Monthly Archives: October 2011

Separation Anxiety and The Doubt Monster in Houston

31 Monday Oct 2011

Posted by Rachel Funk Heller in Writing Tips

≈ 11 Comments

Tags

mystery, mystery novel, Rachel, story, writer

Today I’m getting ready to go off to Story Masters, a workshop billed as “an unprecedented event for writers” (it’s the first time they are trying it out) “featuring THREE masters of writing instruction: James Scott Bell, Christopher Vogler, and Donald Maass! (Exclamation point, theirs).

I first heard of the event when it was announced back in February (February?? Where has the year gone?) I knew I just had to go. I watched the website every week until they finally posted the registration information. I knew I just had to be there.

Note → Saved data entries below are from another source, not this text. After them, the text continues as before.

==> config.mk <==
export PLATFORM = sky130hd
export DESIGN_NAME = alarm_slot_scheduler
export DESIGN_NICKNAME = d
export VERILOG_FILES = /design/src/rtl/alarm_slot_scheduler.sv
export SDC_FILE = /design/constraint.sdc
export NUM_CORES = 1
export LEC_CHECK = 0
export CAP_MARGIN = 20
export CORE_MARGIN = 2
export CORE_UTILIZATION = 59
export DETAILED_ROUTE_END_ITERATION = 7
export PLACE_DENSITY = 0.95
export SLEW_MARGIN = 20
export SYNTH_ARGS = -nofsm -noshare
export SYNTH_HDL_FRONTEND = slang
export SYNTH_SLANG_ARGS = --single-unit
==> constraint.sdc <==
create_clock -name s2clk -period 7.85 [get_ports s2clk]
set_clock_uncertainty 0.1 [all_clocks]
set_input_delay 0.785 -clock s2clk [delete_from_list [all_inputs] [get_ports s2clk]]
set_output_delay 0.785 -clock s2clk [all_outputs]
set_load 0.05 [all_outputs]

And now? Now that I’m packing my bag and making last minute arrangements, I find myself freaking out. What the hell? I love all these guys, I have all of their books: “The Fire In Fiction,” “The Writers Journey,” “The Art of War For Writers.” I’ve met Chris (yeah, I call him Chris) Vogler at the Maui Writers Conference. I did agent speed-dating with Donald Maass and I’ve already been rejected by one of the agents at his agency. And James Scott Bell was kind enough to answer a tweet that I sent him.

Why am I so freaking nervous? Well, the other part of the deal is that I submitted the first 15 pages of my novel and a synopsis and have my work critiqued by a “real” industry person. Have I told you how much I hate, hate, hate writing synopses? It’s worse than having your toenails removed. But thanks to Kristen Lamb, social media and writer advisor extraordinaire, she turned me on to Chuck Wendig’s post “25 Things You Should Know About Queries, Synopses, Treatments” After years of hating to write the darn things,  I was able to hammer out a decent description of my mystery novel, “Deadly Hula Hands.” Which is good in that I wrote it, but it’s bad in that I’m opening myself up for more criticism and will end up re-writing the book…. Again. Sigh.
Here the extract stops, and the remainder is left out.